— TASK INSTRUCTIONS —
Your task is to work out how many lines in the data include the word "setup". Reply with the number alone.

— PROVIDED MATERIAL —
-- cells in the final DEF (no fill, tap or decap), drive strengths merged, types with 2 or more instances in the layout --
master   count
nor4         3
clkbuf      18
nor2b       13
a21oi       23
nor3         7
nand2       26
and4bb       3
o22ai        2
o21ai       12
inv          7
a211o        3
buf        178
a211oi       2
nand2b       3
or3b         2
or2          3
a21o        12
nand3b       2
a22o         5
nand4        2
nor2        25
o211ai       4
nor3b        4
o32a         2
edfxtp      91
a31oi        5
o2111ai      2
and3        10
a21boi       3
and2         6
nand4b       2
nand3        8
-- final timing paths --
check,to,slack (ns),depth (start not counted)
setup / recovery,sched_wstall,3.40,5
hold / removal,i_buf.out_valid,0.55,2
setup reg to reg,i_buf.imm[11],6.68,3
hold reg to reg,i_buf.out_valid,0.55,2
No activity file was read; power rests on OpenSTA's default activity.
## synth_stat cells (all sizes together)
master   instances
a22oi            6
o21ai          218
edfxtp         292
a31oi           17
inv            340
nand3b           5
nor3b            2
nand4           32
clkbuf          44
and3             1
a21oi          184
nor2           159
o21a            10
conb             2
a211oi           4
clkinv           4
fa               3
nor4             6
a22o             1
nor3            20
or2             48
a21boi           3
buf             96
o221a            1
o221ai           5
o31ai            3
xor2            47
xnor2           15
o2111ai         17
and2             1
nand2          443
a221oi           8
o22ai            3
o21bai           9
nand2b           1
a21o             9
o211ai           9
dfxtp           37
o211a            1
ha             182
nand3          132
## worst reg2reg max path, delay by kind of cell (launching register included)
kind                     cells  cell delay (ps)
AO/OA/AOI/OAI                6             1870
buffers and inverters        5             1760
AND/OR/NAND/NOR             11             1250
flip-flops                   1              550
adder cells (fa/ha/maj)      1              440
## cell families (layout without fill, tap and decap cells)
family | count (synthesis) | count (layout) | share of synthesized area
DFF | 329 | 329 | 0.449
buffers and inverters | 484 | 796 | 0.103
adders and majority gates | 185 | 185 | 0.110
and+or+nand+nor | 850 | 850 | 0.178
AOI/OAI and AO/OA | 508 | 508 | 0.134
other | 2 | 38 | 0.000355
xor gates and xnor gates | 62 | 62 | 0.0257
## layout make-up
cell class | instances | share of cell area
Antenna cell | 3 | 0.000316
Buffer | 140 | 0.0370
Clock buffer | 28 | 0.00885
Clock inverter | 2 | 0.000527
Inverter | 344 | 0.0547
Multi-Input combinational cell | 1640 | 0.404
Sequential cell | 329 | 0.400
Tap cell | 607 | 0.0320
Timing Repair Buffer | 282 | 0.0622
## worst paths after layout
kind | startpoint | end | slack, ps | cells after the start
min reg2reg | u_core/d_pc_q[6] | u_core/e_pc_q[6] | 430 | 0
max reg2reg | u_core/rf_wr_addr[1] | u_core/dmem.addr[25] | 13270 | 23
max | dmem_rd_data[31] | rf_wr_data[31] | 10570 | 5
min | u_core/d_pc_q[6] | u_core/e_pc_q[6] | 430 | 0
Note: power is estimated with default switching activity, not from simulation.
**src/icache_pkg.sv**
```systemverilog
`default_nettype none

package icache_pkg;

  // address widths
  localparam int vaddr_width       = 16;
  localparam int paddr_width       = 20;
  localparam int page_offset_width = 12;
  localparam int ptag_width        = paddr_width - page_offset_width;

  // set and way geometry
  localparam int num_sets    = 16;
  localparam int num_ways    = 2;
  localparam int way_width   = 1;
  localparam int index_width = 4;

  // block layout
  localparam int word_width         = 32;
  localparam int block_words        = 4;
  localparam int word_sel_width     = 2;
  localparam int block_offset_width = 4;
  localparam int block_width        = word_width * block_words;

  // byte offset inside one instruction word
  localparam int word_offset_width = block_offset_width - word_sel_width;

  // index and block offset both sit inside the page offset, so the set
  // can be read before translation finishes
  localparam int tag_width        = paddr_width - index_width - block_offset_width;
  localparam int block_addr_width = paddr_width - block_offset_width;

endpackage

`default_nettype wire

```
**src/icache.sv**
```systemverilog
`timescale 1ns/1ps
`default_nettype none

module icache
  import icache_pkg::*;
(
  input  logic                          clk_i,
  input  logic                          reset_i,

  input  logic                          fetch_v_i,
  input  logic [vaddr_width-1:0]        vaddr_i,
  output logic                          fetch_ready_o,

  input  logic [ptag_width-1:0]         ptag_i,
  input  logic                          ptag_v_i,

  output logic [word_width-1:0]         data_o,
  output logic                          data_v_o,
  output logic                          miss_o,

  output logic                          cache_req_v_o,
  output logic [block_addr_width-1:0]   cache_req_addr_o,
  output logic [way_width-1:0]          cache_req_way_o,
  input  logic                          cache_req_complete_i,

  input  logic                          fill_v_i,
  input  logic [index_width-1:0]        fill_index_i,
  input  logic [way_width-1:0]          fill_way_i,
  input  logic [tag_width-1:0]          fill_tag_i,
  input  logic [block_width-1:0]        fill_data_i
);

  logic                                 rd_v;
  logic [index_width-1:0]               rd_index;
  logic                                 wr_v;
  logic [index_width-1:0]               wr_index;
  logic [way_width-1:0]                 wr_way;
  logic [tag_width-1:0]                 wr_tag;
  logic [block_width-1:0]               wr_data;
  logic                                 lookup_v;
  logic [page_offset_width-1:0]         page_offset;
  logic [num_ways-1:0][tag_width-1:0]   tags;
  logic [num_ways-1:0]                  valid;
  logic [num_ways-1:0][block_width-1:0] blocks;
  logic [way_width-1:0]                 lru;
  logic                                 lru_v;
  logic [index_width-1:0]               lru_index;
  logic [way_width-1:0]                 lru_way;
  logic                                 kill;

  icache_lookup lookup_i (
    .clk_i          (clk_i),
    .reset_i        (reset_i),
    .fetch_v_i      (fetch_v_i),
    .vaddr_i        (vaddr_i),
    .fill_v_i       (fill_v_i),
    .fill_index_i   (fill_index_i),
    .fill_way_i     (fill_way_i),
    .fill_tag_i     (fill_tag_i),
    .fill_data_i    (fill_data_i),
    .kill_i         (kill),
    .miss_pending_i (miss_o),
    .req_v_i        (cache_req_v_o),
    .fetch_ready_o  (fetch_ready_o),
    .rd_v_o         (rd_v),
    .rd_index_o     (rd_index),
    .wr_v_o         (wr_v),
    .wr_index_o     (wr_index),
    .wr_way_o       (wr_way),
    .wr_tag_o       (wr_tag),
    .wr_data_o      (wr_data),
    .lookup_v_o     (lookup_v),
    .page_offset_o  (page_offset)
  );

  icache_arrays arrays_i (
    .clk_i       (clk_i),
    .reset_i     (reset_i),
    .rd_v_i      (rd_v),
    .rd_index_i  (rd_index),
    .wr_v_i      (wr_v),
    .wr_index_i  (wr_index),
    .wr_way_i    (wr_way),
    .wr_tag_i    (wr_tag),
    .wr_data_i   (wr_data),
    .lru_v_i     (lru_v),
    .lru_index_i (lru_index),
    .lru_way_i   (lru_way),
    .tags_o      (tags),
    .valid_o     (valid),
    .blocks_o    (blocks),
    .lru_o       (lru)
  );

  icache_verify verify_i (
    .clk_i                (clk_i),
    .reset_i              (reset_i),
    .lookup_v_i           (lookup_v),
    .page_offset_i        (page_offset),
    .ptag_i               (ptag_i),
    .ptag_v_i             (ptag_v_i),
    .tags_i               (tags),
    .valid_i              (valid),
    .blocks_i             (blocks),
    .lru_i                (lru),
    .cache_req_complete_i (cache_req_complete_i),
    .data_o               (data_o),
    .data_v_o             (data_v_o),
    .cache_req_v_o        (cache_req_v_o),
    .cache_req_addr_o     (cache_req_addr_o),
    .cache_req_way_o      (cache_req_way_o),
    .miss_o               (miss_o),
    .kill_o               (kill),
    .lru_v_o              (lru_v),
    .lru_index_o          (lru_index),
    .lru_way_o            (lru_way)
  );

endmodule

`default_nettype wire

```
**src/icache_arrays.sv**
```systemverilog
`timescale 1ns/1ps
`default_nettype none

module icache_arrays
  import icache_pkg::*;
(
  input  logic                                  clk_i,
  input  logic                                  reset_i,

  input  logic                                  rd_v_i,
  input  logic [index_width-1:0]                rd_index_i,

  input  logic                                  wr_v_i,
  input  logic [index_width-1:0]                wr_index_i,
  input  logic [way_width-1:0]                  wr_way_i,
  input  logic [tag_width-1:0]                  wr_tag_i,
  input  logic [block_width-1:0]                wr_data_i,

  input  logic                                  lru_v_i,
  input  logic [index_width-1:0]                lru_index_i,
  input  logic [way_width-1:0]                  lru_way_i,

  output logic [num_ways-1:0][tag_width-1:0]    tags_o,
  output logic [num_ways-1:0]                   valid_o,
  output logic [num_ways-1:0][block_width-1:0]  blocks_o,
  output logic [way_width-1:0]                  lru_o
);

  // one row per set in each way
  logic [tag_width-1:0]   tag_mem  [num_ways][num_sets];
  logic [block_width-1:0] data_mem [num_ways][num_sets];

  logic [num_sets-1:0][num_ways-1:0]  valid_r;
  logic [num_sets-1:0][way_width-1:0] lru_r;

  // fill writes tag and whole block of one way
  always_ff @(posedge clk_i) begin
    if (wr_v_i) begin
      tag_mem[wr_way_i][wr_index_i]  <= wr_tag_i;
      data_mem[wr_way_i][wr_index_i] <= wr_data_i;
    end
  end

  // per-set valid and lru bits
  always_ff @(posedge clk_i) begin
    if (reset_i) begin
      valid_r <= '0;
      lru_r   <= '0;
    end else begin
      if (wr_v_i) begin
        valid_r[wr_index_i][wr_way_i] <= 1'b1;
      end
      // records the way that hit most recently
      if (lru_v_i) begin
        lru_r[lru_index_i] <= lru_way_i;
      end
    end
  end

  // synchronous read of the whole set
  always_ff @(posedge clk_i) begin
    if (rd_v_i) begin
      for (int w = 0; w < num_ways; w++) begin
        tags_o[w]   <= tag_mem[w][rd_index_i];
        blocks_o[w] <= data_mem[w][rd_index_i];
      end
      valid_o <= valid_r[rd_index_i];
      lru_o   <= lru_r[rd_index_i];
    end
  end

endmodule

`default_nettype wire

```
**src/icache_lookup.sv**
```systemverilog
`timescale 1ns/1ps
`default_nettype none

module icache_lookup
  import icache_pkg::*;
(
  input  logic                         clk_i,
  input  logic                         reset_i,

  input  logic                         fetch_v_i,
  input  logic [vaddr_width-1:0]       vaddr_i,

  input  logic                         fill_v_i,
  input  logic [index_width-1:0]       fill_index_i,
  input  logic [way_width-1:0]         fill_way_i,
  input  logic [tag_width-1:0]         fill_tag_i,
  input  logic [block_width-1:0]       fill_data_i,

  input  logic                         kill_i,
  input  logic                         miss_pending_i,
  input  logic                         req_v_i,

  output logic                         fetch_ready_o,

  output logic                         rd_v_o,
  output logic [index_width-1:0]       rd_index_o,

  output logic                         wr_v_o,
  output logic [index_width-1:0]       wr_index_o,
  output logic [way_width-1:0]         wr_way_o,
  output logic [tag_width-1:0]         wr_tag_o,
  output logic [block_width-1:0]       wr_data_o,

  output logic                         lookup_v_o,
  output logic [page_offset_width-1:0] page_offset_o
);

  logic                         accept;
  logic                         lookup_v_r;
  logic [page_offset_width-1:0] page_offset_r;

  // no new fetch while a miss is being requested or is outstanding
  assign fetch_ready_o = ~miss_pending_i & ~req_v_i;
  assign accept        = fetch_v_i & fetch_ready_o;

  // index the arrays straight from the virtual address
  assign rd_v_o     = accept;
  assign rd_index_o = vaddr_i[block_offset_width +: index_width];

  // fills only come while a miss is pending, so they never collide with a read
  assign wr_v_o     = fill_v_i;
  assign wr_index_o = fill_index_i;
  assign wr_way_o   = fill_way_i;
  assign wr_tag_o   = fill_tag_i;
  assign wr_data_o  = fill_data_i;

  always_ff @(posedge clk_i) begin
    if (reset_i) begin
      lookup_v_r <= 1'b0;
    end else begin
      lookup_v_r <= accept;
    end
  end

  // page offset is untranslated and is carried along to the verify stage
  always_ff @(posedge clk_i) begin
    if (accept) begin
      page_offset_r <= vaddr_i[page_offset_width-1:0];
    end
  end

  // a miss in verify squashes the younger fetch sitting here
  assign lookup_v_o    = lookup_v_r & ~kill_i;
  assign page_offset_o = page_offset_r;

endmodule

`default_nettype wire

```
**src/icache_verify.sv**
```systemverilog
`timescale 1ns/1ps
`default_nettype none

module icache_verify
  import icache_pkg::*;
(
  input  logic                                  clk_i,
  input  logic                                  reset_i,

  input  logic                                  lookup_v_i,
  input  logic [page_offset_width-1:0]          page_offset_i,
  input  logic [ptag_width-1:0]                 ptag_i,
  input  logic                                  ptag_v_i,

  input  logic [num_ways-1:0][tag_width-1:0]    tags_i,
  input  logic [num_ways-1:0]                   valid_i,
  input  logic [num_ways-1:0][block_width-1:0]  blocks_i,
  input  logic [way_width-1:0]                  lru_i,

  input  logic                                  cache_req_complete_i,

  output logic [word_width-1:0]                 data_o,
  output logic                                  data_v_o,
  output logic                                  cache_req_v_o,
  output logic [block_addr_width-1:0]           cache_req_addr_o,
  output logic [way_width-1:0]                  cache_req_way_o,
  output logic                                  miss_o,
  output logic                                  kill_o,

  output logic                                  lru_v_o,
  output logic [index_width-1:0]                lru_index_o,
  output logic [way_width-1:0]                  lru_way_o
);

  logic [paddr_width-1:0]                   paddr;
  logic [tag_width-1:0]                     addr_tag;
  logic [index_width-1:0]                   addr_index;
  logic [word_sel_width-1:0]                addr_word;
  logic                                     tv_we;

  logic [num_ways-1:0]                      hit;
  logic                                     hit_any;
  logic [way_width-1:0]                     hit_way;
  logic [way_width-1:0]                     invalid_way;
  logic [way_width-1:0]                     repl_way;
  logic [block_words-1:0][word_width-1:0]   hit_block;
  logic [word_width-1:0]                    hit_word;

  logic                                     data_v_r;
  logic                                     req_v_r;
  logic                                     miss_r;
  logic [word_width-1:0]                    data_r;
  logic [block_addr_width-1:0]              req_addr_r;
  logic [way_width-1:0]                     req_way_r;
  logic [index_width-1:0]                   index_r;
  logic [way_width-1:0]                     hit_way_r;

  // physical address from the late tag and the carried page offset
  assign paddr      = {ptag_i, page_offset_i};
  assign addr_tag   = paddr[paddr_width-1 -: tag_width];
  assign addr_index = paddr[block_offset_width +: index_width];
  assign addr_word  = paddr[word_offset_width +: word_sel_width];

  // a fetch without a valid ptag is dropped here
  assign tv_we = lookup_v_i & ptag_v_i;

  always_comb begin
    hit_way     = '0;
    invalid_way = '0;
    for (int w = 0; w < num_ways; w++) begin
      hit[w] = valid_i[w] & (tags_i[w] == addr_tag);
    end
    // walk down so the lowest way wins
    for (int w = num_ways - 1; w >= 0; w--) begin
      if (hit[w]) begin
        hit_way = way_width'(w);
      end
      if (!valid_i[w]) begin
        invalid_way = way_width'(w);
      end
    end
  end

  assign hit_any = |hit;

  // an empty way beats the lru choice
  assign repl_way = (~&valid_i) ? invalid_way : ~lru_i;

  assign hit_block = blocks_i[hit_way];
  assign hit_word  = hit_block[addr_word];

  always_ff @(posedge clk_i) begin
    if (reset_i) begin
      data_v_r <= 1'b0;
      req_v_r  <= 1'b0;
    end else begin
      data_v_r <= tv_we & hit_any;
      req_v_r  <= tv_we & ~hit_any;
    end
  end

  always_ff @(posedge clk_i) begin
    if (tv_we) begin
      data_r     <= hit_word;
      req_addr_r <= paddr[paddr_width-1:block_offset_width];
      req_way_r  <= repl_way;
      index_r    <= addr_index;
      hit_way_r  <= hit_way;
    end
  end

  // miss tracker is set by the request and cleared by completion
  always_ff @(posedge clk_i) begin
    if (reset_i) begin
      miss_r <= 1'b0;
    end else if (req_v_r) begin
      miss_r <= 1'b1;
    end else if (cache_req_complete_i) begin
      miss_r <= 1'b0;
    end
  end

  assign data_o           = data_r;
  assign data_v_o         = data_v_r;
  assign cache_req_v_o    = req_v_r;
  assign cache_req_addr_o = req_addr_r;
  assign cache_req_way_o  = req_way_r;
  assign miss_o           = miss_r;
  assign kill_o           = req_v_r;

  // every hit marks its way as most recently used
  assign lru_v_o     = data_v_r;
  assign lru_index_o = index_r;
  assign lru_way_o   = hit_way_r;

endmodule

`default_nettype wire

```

— REPLY —
2